** Task prompt **
If a line in the entries includes "CsAlt", show that line.

(Source data)
*** Begin section ***

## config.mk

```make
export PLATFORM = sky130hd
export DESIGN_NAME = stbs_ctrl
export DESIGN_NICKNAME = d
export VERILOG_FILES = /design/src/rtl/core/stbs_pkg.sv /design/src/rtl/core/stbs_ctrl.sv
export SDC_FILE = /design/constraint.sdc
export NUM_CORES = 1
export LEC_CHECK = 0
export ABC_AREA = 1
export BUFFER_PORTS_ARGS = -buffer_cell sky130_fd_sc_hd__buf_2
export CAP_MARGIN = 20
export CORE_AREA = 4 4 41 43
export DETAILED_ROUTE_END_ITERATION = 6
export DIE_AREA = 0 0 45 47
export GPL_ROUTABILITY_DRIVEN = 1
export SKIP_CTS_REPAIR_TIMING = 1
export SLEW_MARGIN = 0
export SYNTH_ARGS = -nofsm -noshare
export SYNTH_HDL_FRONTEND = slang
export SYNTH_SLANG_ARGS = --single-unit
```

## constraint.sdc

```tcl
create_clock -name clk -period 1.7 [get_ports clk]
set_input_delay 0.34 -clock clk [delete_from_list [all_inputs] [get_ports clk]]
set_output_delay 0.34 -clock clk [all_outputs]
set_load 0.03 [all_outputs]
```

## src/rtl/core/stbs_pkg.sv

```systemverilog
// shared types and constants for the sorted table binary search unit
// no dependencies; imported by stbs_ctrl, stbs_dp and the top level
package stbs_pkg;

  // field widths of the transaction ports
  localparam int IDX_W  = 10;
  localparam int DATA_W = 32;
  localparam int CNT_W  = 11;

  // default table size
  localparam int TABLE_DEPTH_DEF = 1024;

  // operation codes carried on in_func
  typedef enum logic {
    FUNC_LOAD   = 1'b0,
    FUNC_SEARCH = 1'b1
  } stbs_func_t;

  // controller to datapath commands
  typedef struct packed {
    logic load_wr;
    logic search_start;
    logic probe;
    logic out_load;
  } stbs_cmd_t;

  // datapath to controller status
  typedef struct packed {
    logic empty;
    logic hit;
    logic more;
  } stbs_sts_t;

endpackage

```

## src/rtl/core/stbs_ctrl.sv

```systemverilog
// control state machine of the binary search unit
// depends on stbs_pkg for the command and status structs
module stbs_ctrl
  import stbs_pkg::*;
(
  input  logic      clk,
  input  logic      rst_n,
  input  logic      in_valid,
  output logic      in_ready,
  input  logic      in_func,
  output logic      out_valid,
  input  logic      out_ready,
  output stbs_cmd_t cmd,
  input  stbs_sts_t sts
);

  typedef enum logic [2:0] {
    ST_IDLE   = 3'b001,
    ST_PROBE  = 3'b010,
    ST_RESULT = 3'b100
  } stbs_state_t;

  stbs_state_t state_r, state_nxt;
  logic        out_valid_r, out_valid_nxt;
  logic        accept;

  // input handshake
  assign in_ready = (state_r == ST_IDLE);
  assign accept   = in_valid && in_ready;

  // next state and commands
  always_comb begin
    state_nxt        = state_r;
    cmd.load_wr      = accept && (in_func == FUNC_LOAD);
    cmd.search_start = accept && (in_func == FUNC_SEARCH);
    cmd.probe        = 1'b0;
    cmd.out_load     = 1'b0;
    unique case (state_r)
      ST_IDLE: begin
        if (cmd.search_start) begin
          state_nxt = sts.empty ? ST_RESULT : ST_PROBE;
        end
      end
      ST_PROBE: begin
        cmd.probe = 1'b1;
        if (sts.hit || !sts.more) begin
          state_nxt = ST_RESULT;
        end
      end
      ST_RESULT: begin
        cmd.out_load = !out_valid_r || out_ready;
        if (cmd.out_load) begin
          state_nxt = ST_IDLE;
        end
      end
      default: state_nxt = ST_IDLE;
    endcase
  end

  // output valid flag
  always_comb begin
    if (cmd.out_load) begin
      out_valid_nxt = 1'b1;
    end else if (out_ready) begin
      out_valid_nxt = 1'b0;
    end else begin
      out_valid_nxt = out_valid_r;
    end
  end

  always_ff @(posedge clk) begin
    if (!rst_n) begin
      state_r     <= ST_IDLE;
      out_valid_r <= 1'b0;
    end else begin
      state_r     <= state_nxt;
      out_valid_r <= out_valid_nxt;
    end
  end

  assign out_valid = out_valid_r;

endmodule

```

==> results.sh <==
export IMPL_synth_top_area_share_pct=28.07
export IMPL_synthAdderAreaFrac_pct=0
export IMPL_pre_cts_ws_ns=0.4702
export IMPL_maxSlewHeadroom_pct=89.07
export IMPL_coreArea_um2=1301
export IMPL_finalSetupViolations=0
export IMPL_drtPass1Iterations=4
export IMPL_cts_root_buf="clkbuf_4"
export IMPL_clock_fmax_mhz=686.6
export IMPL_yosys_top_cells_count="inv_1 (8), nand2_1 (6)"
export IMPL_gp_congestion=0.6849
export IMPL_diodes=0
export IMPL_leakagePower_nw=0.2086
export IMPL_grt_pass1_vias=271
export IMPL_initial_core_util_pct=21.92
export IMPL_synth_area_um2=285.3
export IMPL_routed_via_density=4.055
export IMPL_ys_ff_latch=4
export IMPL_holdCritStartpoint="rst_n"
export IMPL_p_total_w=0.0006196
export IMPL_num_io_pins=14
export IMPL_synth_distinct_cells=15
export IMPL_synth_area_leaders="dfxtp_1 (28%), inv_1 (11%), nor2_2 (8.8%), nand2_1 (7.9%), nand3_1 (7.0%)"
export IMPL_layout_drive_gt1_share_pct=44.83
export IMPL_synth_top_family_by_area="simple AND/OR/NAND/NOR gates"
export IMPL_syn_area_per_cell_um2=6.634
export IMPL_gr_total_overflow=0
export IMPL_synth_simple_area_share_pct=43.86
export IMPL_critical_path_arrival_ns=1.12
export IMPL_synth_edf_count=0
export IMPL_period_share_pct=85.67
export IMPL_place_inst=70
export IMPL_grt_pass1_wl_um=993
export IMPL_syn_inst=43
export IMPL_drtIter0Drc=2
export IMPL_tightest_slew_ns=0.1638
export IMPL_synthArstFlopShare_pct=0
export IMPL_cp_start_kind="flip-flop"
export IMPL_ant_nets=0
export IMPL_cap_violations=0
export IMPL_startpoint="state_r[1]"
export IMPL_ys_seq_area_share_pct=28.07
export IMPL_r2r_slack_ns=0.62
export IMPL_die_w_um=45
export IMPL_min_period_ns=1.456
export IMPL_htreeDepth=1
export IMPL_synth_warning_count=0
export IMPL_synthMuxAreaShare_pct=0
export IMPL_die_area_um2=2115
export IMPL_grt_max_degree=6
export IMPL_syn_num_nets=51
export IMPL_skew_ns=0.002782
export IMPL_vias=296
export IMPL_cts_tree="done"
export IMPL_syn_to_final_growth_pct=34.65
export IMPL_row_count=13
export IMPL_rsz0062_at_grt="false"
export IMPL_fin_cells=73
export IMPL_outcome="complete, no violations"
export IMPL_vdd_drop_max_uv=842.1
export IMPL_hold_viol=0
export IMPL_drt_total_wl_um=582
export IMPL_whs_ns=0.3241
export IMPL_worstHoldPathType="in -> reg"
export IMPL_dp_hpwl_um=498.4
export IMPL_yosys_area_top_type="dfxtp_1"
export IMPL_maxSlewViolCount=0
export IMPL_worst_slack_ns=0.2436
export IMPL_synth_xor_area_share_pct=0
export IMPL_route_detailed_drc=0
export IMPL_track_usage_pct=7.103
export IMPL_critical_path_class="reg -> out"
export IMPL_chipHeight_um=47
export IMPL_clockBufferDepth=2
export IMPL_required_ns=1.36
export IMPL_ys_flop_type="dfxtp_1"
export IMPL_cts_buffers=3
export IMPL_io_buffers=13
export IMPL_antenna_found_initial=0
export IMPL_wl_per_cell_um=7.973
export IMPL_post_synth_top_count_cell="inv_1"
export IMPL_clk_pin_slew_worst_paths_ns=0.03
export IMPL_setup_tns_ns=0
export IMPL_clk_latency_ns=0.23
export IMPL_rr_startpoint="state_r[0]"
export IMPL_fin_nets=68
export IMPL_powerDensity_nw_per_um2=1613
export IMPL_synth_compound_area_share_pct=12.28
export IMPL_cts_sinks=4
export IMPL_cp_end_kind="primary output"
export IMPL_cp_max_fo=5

*** End section ***
*** Begin section ***

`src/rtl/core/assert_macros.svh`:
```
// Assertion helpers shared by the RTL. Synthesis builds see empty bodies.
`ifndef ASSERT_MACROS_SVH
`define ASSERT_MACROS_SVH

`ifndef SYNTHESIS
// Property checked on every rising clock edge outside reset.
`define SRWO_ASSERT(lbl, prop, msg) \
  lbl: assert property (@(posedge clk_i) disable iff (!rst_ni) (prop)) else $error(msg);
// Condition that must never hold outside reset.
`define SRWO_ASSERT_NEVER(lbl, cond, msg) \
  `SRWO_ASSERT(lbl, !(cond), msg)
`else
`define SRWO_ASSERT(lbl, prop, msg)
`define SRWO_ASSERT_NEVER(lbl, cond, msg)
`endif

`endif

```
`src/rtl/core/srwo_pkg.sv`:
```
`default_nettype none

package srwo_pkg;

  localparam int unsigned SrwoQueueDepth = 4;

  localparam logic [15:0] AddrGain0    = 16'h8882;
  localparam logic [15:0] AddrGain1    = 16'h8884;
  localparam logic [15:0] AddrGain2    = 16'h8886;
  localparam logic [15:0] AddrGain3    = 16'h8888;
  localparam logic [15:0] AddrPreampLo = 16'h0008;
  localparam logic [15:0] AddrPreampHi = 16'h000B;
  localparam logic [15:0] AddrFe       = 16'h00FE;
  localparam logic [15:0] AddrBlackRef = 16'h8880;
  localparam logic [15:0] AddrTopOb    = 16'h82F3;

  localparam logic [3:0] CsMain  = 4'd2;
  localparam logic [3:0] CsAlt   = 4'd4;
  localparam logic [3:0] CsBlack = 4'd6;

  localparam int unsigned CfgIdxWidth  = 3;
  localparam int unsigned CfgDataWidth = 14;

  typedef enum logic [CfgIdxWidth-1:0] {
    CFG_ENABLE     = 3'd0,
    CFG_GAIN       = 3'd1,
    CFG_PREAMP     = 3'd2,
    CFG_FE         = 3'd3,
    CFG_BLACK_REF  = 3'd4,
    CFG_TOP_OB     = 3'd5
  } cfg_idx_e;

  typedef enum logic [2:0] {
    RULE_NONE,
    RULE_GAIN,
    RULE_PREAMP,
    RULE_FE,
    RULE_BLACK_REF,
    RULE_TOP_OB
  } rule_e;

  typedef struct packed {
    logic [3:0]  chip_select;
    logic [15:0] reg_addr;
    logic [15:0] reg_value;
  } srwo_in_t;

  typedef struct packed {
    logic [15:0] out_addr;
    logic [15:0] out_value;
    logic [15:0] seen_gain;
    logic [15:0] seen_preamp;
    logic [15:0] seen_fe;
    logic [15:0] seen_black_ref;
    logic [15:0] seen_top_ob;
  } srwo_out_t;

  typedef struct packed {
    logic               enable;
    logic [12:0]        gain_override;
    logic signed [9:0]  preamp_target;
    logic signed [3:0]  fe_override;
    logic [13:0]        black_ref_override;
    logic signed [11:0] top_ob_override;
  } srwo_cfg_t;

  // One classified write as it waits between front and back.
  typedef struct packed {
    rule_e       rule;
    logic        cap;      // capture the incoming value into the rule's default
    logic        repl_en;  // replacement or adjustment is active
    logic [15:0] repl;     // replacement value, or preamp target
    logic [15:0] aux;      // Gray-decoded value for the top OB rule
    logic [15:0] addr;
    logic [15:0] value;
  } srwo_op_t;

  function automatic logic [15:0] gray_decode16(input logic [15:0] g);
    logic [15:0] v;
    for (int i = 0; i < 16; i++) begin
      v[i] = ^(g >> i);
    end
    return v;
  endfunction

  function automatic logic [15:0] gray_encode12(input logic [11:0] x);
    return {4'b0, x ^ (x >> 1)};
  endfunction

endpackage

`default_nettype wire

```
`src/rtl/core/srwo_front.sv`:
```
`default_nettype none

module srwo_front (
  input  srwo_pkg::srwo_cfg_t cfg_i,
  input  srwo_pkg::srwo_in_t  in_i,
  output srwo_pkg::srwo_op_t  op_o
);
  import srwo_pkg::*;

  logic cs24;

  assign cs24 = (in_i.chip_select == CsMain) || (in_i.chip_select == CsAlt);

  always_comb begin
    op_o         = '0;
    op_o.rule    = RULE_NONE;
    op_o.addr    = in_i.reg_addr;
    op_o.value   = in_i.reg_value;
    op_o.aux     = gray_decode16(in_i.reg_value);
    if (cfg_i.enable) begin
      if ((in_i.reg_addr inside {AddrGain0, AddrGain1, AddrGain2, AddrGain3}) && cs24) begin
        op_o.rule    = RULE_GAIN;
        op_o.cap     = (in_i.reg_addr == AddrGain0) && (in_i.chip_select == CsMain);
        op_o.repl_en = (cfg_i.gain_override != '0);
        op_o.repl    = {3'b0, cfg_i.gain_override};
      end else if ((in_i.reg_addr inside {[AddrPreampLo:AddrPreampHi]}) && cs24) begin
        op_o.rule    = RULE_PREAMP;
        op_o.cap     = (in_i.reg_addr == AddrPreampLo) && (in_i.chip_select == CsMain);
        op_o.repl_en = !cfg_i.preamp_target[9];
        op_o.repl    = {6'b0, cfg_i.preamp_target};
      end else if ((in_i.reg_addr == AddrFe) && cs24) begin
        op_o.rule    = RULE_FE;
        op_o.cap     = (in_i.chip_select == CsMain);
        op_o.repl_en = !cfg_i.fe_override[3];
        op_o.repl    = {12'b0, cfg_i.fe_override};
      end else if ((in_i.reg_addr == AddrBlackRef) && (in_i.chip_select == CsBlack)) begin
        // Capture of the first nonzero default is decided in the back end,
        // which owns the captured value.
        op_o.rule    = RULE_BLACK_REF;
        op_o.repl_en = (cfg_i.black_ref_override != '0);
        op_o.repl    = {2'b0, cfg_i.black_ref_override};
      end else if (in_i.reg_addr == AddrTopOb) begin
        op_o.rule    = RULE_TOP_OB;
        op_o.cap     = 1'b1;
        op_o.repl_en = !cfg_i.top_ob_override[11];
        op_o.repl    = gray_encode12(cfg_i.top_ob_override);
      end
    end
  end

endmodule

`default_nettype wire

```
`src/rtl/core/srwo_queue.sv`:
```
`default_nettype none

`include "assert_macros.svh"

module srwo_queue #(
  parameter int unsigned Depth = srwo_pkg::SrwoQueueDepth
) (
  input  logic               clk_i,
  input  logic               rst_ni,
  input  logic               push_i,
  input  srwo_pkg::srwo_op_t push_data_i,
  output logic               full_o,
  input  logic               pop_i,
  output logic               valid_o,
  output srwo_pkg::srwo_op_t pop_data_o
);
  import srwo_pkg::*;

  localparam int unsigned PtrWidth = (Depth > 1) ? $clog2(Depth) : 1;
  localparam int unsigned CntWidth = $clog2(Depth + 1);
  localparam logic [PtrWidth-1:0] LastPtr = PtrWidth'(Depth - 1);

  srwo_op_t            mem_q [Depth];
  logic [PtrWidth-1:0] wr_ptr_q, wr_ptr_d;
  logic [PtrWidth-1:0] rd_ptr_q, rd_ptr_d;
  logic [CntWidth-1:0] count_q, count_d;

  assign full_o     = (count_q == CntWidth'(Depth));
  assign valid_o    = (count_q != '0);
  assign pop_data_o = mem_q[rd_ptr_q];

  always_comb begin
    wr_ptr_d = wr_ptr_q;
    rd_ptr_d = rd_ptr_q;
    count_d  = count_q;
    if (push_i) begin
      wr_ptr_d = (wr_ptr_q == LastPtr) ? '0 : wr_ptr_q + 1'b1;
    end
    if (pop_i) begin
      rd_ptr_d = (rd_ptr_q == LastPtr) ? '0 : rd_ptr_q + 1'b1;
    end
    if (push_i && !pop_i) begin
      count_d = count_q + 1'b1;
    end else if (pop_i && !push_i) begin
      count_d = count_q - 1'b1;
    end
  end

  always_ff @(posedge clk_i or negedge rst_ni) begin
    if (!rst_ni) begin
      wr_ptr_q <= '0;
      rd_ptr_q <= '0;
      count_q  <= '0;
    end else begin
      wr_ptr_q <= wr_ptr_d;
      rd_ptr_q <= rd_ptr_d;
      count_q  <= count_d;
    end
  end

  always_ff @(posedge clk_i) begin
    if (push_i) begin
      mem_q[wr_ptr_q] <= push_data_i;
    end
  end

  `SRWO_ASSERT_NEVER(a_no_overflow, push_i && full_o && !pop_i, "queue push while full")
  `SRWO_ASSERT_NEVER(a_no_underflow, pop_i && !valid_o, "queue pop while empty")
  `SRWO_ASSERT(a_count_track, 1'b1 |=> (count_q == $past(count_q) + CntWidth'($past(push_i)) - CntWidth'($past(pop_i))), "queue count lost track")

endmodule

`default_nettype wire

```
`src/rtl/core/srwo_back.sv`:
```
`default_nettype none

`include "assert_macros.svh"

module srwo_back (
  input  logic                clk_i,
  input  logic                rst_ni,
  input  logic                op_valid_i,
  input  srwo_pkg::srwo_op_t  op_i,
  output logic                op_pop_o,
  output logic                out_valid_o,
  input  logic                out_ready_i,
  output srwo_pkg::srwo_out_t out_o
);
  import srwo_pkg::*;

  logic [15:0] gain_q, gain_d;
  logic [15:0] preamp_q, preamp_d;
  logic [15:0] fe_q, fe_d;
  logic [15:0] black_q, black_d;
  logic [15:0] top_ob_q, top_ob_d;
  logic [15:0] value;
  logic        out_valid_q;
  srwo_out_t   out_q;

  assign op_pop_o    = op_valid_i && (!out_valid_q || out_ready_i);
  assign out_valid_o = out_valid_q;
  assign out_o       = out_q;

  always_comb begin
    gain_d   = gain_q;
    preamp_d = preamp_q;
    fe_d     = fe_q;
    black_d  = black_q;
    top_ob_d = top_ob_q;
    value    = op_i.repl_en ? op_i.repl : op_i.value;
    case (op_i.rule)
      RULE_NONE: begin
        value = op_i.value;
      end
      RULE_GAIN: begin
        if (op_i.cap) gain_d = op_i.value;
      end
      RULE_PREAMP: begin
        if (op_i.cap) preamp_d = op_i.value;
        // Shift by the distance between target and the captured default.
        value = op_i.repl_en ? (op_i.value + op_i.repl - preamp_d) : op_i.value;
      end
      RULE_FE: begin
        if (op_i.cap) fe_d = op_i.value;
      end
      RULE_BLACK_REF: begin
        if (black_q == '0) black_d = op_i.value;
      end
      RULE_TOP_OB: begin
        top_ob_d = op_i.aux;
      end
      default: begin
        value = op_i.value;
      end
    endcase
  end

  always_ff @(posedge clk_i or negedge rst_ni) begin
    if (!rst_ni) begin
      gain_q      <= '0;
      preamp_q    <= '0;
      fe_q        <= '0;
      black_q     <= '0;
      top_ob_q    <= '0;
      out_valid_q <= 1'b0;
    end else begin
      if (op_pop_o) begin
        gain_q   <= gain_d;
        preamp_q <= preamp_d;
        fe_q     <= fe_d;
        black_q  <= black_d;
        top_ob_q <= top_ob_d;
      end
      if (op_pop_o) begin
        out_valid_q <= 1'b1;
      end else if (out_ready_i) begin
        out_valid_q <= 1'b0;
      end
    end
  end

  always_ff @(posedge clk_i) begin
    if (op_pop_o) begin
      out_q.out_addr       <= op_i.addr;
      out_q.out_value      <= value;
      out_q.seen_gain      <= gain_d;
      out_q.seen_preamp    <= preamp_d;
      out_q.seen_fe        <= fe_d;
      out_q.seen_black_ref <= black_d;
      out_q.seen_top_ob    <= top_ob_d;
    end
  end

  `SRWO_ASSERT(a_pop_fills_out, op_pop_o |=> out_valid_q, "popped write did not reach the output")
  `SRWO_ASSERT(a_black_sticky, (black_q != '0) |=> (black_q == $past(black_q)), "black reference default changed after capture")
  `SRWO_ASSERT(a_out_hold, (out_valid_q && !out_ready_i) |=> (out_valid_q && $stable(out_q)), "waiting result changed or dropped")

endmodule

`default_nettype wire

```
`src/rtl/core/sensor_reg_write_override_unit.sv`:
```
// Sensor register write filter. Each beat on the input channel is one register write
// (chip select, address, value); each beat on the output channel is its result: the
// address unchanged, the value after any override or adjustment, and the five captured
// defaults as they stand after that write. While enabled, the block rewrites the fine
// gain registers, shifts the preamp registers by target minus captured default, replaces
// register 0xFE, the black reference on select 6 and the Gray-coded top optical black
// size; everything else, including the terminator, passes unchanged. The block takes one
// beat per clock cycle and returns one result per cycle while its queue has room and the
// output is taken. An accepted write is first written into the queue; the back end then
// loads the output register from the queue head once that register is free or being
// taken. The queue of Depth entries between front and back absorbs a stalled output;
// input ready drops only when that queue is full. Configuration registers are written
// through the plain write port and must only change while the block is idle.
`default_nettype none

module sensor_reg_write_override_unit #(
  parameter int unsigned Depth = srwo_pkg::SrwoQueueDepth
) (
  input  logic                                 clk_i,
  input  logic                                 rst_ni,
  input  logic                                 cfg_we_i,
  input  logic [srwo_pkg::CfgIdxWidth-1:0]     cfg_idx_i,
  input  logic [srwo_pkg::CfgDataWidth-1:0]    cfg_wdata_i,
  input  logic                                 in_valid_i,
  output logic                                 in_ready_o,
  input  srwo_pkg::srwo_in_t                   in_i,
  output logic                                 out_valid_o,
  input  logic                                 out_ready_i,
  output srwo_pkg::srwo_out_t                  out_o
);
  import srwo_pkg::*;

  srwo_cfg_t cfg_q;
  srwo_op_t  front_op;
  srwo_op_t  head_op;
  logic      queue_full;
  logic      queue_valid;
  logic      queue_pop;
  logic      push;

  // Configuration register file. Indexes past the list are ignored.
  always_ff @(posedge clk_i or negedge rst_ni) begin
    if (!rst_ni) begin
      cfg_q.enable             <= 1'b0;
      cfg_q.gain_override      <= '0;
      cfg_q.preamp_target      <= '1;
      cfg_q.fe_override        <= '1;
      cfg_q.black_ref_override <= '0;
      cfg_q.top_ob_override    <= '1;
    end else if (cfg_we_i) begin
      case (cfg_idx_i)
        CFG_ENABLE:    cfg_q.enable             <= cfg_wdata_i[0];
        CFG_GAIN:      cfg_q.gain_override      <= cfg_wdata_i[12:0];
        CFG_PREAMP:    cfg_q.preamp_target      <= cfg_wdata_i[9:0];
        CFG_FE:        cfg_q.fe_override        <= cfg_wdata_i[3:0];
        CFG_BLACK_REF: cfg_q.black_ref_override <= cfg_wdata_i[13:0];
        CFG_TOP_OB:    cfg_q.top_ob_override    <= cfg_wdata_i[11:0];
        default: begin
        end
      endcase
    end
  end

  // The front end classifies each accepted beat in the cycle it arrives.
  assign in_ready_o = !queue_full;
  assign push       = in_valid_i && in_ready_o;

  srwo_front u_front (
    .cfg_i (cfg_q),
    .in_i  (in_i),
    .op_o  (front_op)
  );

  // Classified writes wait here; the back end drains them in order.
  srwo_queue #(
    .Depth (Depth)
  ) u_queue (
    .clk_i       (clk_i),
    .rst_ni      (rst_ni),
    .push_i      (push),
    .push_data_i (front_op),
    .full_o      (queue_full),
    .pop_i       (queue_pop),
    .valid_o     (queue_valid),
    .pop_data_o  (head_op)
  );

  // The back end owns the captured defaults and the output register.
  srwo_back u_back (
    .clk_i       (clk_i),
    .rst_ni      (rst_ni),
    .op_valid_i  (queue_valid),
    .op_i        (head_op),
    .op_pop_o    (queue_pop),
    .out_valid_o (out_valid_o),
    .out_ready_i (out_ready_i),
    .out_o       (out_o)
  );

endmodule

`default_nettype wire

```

*** End section ***
*** Begin section ***

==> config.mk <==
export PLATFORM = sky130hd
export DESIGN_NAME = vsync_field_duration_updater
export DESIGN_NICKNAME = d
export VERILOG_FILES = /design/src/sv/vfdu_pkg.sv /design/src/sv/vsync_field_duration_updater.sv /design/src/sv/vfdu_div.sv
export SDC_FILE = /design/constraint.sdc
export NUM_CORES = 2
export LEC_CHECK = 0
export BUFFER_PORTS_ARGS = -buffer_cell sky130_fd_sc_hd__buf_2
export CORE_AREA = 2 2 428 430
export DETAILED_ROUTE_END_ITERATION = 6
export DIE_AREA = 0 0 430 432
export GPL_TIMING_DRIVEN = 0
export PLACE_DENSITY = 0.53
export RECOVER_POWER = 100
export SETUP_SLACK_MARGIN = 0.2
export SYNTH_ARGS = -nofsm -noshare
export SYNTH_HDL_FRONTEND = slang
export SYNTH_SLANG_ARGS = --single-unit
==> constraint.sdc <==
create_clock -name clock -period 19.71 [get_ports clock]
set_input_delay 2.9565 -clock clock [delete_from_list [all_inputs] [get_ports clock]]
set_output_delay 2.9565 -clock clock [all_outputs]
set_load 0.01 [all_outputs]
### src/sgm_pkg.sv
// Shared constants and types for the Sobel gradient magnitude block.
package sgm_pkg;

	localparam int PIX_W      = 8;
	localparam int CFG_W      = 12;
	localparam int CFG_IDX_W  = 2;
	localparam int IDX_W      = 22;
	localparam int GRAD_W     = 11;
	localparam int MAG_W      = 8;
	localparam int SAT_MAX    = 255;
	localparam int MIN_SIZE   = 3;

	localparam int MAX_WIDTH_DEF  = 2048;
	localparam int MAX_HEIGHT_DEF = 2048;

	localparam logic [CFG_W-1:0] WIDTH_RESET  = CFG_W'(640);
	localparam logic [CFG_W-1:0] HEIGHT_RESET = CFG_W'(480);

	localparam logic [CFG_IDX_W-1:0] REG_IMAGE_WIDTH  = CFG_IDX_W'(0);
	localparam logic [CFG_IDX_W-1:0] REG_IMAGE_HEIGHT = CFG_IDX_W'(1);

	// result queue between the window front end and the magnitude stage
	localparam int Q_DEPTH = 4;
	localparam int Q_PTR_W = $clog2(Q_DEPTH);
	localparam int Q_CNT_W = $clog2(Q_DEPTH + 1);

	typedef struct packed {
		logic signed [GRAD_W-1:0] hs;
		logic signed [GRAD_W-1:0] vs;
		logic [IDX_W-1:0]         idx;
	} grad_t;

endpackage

*** End section ***

** Task result **
  localparam logic [3:0] CsAlt   = 4'd4;
  assign cs24 = (in_i.chip_select == CsMain) || (in_i.chip_select == CsAlt);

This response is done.